Jonesy's Jukebox returned to the radio in late 2015 on 95.5 KLOS in Los Angeles. Starting 1 January 2016, the show expanded to five days a week, Monday to Friday. KLOS is a mainstream classic rock station featuring bands like Van Halen, Aerosmith and Pink Floyd. Guests on the show often reflect the KLOS format and have included Paul Cook, Lars Ulrich, Dave Mustaine, Simple Minds, Paul Stanley, Dave Vanian, Captain Sensible, Danny Trejo, Puddles Pity Party, Midge Ure, Ozzy Osbourne, Slash, Gary Oldman, Johnny Depp, Lenny Kravitz, Judas Priest, Yes, Juliette Lewis, Bill Burr, Mike Tramp, The Zombies, Brian May, Jack Black, David Coverdale, Rob Schneider, Stewart Copeland, Rick Springfield, Retta, John Cooper Clarke, Seymour Stein, Dave Davies, Micky Dolenz, Duff McKagan, Corey Taylor, Linda Ramone, Fred Armisen, Billy Idol, Chris Jericho, Liz Carey, Carmine Appice, Gary Numan, Josh Homme, Adam Sandler, Ace Frehley, Dave Grohl, Taylor Hawkins, Jerry Cantrell, Kim Thayil, Mike McCready and Anthony Kiedis. Ian Astbury and Billy Duffy are frequent recurring guests. In late 2019, Jones planned to cut back to one show a week but suffered a heart attack shortly before the first weekly airing. Following a three-month long recovery, he returned on-air with one show a week.

In 2018 Steve Jones received a star on the Hollywood Walk of Fame due to his work as a radio disc jockey.

==Personal life==
Around 1990 Jones was able to quit drugs and alcohol with the help of a 12-step program. Jones is a vegetarian. In 2019, Jones had surgery following a heart attack. He has never married, and resides in Southern California, where he has worked as a disc jockey on several local radio stations.
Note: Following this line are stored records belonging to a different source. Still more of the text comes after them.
## config.mk

```make
export PLATFORM = sky130hd
export DESIGN_NAME = alu_result_bcd
export DESIGN_NICKNAME = d
export VERILOG_FILES = /design/src/rtl/alu_result_bcd.sv
export SDC_FILE = /design/constraint.sdc
export NUM_CORES = 1
export LEC_CHECK = 0
export ABC_AREA = 0
export BUFFER_PORTS_ARGS = -buffer_cell sky130_fd_sc_hd__buf_2
export CAP_MARGIN = 20
export CELL_PAD_IN_SITES_DETAIL_PLACEMENT = 0
export CELL_PAD_IN_SITES_GLOBAL_PLACEMENT = 1
export CORE_MARGIN = 5
export CORE_UTILIZATION = 39
export CTS_CLUSTER_DIAMETER = 60
export DETAILED_ROUTE_END_ITERATION = 12
export PLACE_DENSITY = 0.84
export SLEW_MARGIN = 0
export SYNTH_ARGS = -nofsm -noshare
export SYNTH_HDL_FRONTEND = slang
export SYNTH_SLANG_ARGS = --single-unit
export TNS_END_PERCENT = 30
```

## constraint.sdc

```tcl
create_clock -name clk -period 1.6 [get_ports clk]
set_clock_uncertainty 0.15 [all_clocks]
set_input_delay 0.16 -clock clk [delete_from_list [all_inputs] [get_ports clk]]
set_output_delay 0.16 -clock clk [all_outputs]
set_load 0.02 [all_outputs]
```

## src/rtl/alu_result_bcd.sv

```systemverilog
// alu_result_bcd: decodes the opcode-specific packing of the ALU result, then converts the
// magnitude to three BCD digits with a sequential double-dabble engine.
// Results leave through a valid/ready handshake.
module alu_result_bcd #(
    parameter int unsigned W      = 8,
    parameter int unsigned DIGITS = 3
) (
    input  logic         clk,
    input  logic         rst_n,
    input  logic         in_valid,
    output logic         in_ready,
    input  logic [W-1:0] y_in,
    input  logic [1:0]   op_in,
    output logic         out_valid,
    input  logic         out_ready,
    output logic [3:0]   bcd_hund,
    output logic [3:0]   bcd_tens,
    output logic [3:0]   bcd_ones,
    output logic         neg,
    output logic         half,
    output logic [1:0]   op_out
);

    localparam int unsigned CntW = $clog2(W + 1);
    localparam int unsigned BcdW = 4 * DIGITS;

    typedef enum logic [1:0] {StIdle, StShift, StDone} state_e;

    state_e            state_q, state_d;
    logic [W-1:0]      mag_q, mag_d;
    logic [BcdW-1:0]   bcd_q, bcd_d;
    logic [CntW-1:0]   count_q, count_d;
    logic              neg_q, neg_d;
    logic              half_q, half_d;
    logic [1:0]        op_q, op_d;
    logic [3:0]        hund_q, hund_d;
    logic [3:0]        tens_q, tens_d;
    logic [3:0]        ones_q, ones_d;

    logic [BcdW-1:0]   bcd_adj;
    logic [BcdW-1:0]   bcd_shift;
    logic [W-1:0]      mag_shift;

    // One double-dabble step: add 3 to any digit >= 5, then shift {bcd, mag} left by one.
    always_comb begin
        bcd_adj = bcd_q;
        for (int i = 0; i < DIGITS; i++) begin
            if (bcd_q[4*i +: 4] >= 4'd5) begin
                bcd_adj[4*i +: 4] = bcd_q[4*i +: 4] + 4'd3;
            end
        end
        bcd_shift = {bcd_adj[BcdW-2:0], mag_q[W-1]};
        mag_shift = {mag_q[W-2:0], 1'b0};
    end

    // Next-state logic: accept/decode in idle, iterate in shift, hold until handshake in done.
    always_comb begin
        state_d = state_q;
        mag_d   = mag_q;
        bcd_d   = bcd_q;
        count_d = count_q;
        neg_d   = neg_q;
        half_d  = half_q;
        op_d    = op_q;
        hund_d  = hund_q;
        tens_d  = tens_q;
        ones_d  = ones_q;

        unique case (state_q)
            StIdle: begin
                // op_in is only looked at under in_valid so an unknown opcode cannot leak in.
                if (in_valid) begin
                    bcd_d   = '0;
                    count_d = CntW'(W);
                    op_d    = op_in;
                    neg_d   = 1'b0;
                    half_d  = 1'b0;
                    case (op_in)
                        2'b00: mag_d = W'(y_in[4:0]);
                        2'b01: begin
                            mag_d = W'(y_in[3:0]);
                            // No negative zero.
                            neg_d = y_in[7] & (y_in[3:0] != 4'd0);
                        end
                        2'b10: mag_d = y_in;
                        default: begin
                            mag_d  = W'(y_in[3:0]);
                            half_d = y_in[7];
                        end
                    endcase
                    state_d = StShift;
                end
            end
            StShift: begin
                bcd_d   = bcd_shift;
                mag_d   = mag_shift;
                count_d = count_q - CntW'(1);
                if (count_q == CntW'(1)) begin
                    hund_d  = bcd_shift[11:8];
                    tens_d  = bcd_shift[7:4];
                    ones_d  = bcd_shift[3:0];
                    state_d = StDone;
                end
            end
            StDone: begin
                if (out_ready) begin
                    state_d = StIdle;
                end
            end
            default: state_d = StIdle;
        endcase
    end

    // State and datapath registers.
    always_ff @(posedge clk or negedge rst_n) begin
        if (!rst_n) begin
            state_q <= StIdle;
            mag_q   <= '0;
            bcd_q   <= '0;
            count_q <= '0;
            neg_q   <= 1'b0;
            half_q  <= 1'b0;
            op_q    <= 2'b00;
            hund_q  <= 4'd0;
            tens_q  <= 4'd0;
            ones_q  <= 4'd0;
        end else begin
            state_q <= state_d;
            mag_q   <= mag_d;
            bcd_q   <= bcd_d;
            count_q <= count_d;
            neg_q   <= neg_d;
            half_q  <= half_d;
            op_q    <= op_d;
            hund_q  <= hund_d;
            tens_q  <= tens_d;
            ones_q  <= ones_d;
        end
    end

    // Handshake flags follow the state directly; data outputs come straight from registers.
    always_comb begin
        in_ready  = (state_q == StIdle);
        out_valid = (state_q == StDone);
        bcd_hund  = hund_q;
        bcd_tens  = tens_q;
        bcd_ones  = ones_q;
        neg       = neg_q;
        half      = half_q;
        op_out    = op_q;
    end

endmodule

```

==> qor.txt <==
status: finished, violations left
failing checks: negative setup slack
Synth area leaders: dfrtp_1, mux2_4, ha_1
GRT overflow: 0
worst setup path class: reg2reg
Final Cycle Share: 1.03
endpoints failing hold: 0
die area: 6740 sq um
CTS tree: yes
Yosys top cell by area: dfrtp_1
DR vias: 1,629
routed wire length: 4620 um
Routability Congestion: 0.792
Buffers on Ports: 31
post-synthesis register bit count: 42
post-DP HPWL: 2930 um
power per cell area: 1930 nW/um^2
clock root cell: clkbuf_8
switching power total: 2170 uW
Final min period: 1.64 ns
drc violations: 0
Worst Path Arrival: 1.74 ns
Synth Warn #: 0
Total Routing Usage GR: 0.157
Crit. End Element: flop
Tot Pwr: 5460 uW
distinct cell type count after synthesis: 30
clock buffer depth: 2
final worst slack: -0.0423 ns
Net Sw Frac: 0.398
cell leakage power: 0.00138 uW
Initial Util: 0.399
Die Wd: 82.1 um
filler instances: 452
fmax: 609 MHz
hold_ws: 0.0223 ns
Wirelength per Cell: 14.2 um
Synth-to-Final Area Change: 39.4%
CP required: 1.70 ns
vias in the first global route: 1,692
CTS clk-pin slew, worst paths: 0.08 ns
final setup vio count: 6
initial antenna violation count: 0
H-tree depth: 2
average vias per placed instance: 5.00
CP max FO: 3
most common cell after layout, fill and taps aside: dfrtp_1
max-cap violations: 0
R2R Setup Slk: -0.04 ns
total clock sinks: 42
crit-path cells: inv_2 > ha_2 > nand2b_1 > a21oi_2 > mux2i_2 > mux2_4
Power Internal: 3290 uW
Mean Syn Cell Area: 11.0 sq um
first-pass GRT wire length: 7980 um
multi-input logic area: 1060 sq um
I/O Pins: 32
non-filler cells, final: 326
Die H: 82.1 um
Slew @ Worst Pin: 0.473 ns
largest net degree at the start of global routing: 24
Synth Cell Area: 2030 sq um
slowest stage delay, CP: 0.37 ns
fin nets: 277
Synth Net Count: 206
nature of the critical path startpoint: flop
Routed Antenna Nets: 0
combinational fraction of design power: 0.530
Max Slew Vio Count: 0
top cell type's share of synthesized area: 0.519
most frequent cells in the layout: dfrtp_1, buf_2, buf_4
RSZ-0062 raised after global routing: true
min-delay worst type: in2reg
FF+latch area: 1050 sq um
Inst Count DP: 297
Initial DRC Count: 52
core area: 5070 sq um
number of inserted diodes: 0
Seq pwr share: 0.340
clk_lat worst skew: 0.30 ns
Worst path slowest cell: dfrtp_1
drt pass-1 iters: 4
Mapped Cells: 184
Peak VDD IR: 0.759 mV
sequential element share of the synthesized area: 0.519
utilization after layout: 0.557
slew margin rel.: 0.685
power share of the clock group: 0.131
Rows: 26
setup tns final: -0.115 ns
share of layout cells above drive strength 1: 0.422
cts bufs inserted: 5
-- flip-flops by register name, summed over array words and instances (netlist names) --
name,cells
bcd_hund,4
bcd_ones,4
bcd_q,12
bcd_tens,4
count_q,4
half,1
mag_q,8
neg,1
op_out,2
state_q,2
-- final cells by class --
cell class	count	share of cell area
multi-input cells	127	0.374
flip-flops and latches	42	0.372
repair buffers	70	0.179
well taps	70	0.0310
clock buffers	7	0.0305
inverters	9	0.0120
clock inverters	1	0.00177
-- metal layers --
| layer | up-vias | track usage | wire (um) |
|---|---|---|---|
| li1 | 796 | - | - |
| met1 | 796 | 0.196 | 2120 |
| met2 | 31 | 0.254 | 2220 |
| met3 | 6 | 0.0466 | 197 |
| met4 | 0 | 0.0648 | 78 |
| met5 | - | 0 | 0 |
-- cells by family after synthesis --
group / count (synthesis) / synth area share
compound gates: 52 / 0.166
simple gates: 50 / 0.133
buf+inv: 16 / 0.0370
mux: 13 / 0.0827
flops: 42 / 0.519
xor+xnor: 3 / 0.0130
fa+ha+maj: 8 / 0.0494
-- power by group through the flow --
| stage | Combinational [uW] | Clock [uW] | Sequential [uW] |
|---|---|---|---|
| 2_1_floorplan | 1390 | 0 | 1990 |
| 3_3_place_gp | 2340 | 0 | 1810 |
| 3_5_place_dp | 2390 | 0 | 1820 |
| 4_1_cts | 2580 | 739 | 1820 |
| 5_1_grt | 3190 | 799 | 1930 |
| 6_report | 2890 | 714 | 1850 |
-- final timing paths --
| kind | startpoint | end | cells after the start |
|---|---|---|---|
| max | bcd_q[9] | bcd_hund[2] | 6 |
| min | y_in[3] | mag_q[3] | 3 |
| max reg2reg | bcd_q[9] | bcd_hund[2] | 6 |
| min reg2reg | bcd_tens[0] | bcd_tens[0] | 2 |
| max in group asynchronous | rst_n | mag_q[7] | 3 |
| min in group asynchronous | rst_n | bcd_tens[3] | 2 |
-- worst max-delay path: cells and delay by family, from the launching register on --
kind | cells | cell delay [ns]
and+or+nand+nor | 1 | 0.15
adders and majority gates | 1 | 0.17
AOI/OAI and AO/OA | 1 | 0.23
DFF | 1 | 0.37
buffers and inverters | 1 | 0.07
muxes | 2 | 0.45
-- synth_stat cells --
library cell	instances
o41ai_2	1
xnor2_1	3
ha_1	8
inv_1	9
a21o_1	3
mux2i_1	4
a32o_1	1
buf_4	1
clkbuf_1	2
mux2_4	7
o21ai_0	13
a221o_1	1
nor3b_1	8
nand2_4	1
nand2b_1	5
o21ai_1	8
buf_6	1
nor3_1	3
nor2_2	1
dfrtp_1	42
mux2_2	2
a22oi_1	3
nand3_1	7
nand2_1	18
nor4_1	2
a21oi_1	12
o21bai_2	1
nor2b_1	5
a22o_1	9
buf_2	3
-- metrics by stage --
stage          area, sq um  setup slack, ns
4_1_cts               2650         -0.00774
5_1_grt               2830           -0.124
2_1_floorplan         2040          -0.0300
3_3_place_gp          2390          -0.0445
6_report              2830          -0.0423
3_5_place_dp          2390          -0.0897
-- timing repair --
action | in CTS | in global routing
hold endpoints to repair | 27 | 0
gates resized for setup | 12 | 27
pin swaps | 3 | 9
buffers inserted | 4 | 8
gates cloned | 1 | 0
hold buffers | 8 | 0
endpoints found under the setup margin | 15 | 24
Power figures use the tool's default switching activity.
Jones is a supporter of Chelsea F.C., having supported the club since his childhood.

==Bibliography==
- Lonely Boy: Tales from a Sex Pistol (2017, Da Capo Press) with Ben Thompson

==Discography==

Solo albums
- Mercy (1987)
- Fire and Gasoline (1989)

With Sex Pistols
- Never Mind the Bollocks, Here's the Sex Pistols (1977)
- The Great Rock 'n' Roll Swindle (1979)

With Johnny Thunders
- So Alone (1978)

With Siouxsie and the Banshees
- Kaleidoscope (1980)

With Joan Jett
- Joan Jett (1980); re-released as Bad Reputation (1981)

With The Professionals
- I Didn't See It Coming (1981)
- The Professionals (1997)

With Generation X
- Kiss Me Deadly (1981)

With Kraut
- An Adjustment to Society (1982)

With Chequered Past
- Chequered Past (1984)

With Iggy Pop
- Blah-Blah-Blah (1986)
- Instinct (1988)

With Andy Taylor
- Thunder (1987)

With Megadeth
- So Far, So Good... So What! (1988)

With Bob Dylan
- Down in the Groove (1988)

With Don Johnson
- Let It Roll (1989)

With P
- P (1995)

With Cyco Miko
- Lost My Brain! (Once Again) (1996)

With Neurotic Outsiders
- Neurotic Outsiders (1996)

With Insane Clown Posse
- The Great Milenko (1997)

With Ian Brown
- The World Is Yours (2007)

==Partial filmography==
- The Great Rock 'n' Roll Swindle (1980)
- Punk and Its Aftershocks (1980)
- D.O.A. (1980)
- Ladies and Gentlemen, The Fabulous Stains (1981)
- Roseanne (1994) – 1 episode
- Tracey Takes On... (1999) – 1 episode
- Mascara (1999)
- Four Dogs Playing Poker (2000)
- The Filth and the Fury (2000)
- 25 Years of Punk (2001)
- Classic Albums: Sex Pistols – Never Mind the Bollocks, Here's the Sex Pistols (2002)
- Hooligans & Thugs: Soccer's Most Violent Fan Fights (2003)
- Punk: Attitude (2005)
- Played (2006)
- The Dog Problem (2006)
- Cutlass (2007)
- Amazing Journey: The Story of the Who (2007)
- Portlandia (2012)
- Californication Krull, Butler of Rock and Roll (2013)
- Saturday Night Live (2013)
- A.P. Bio (2018)

Jones was portrayed by Tony London in the 1986 Alex Cox film Sid and Nancy and by Toby Wallace in the 2022 Craig Pearce - Danny Boyle FX biographical drama miniseries Pistol.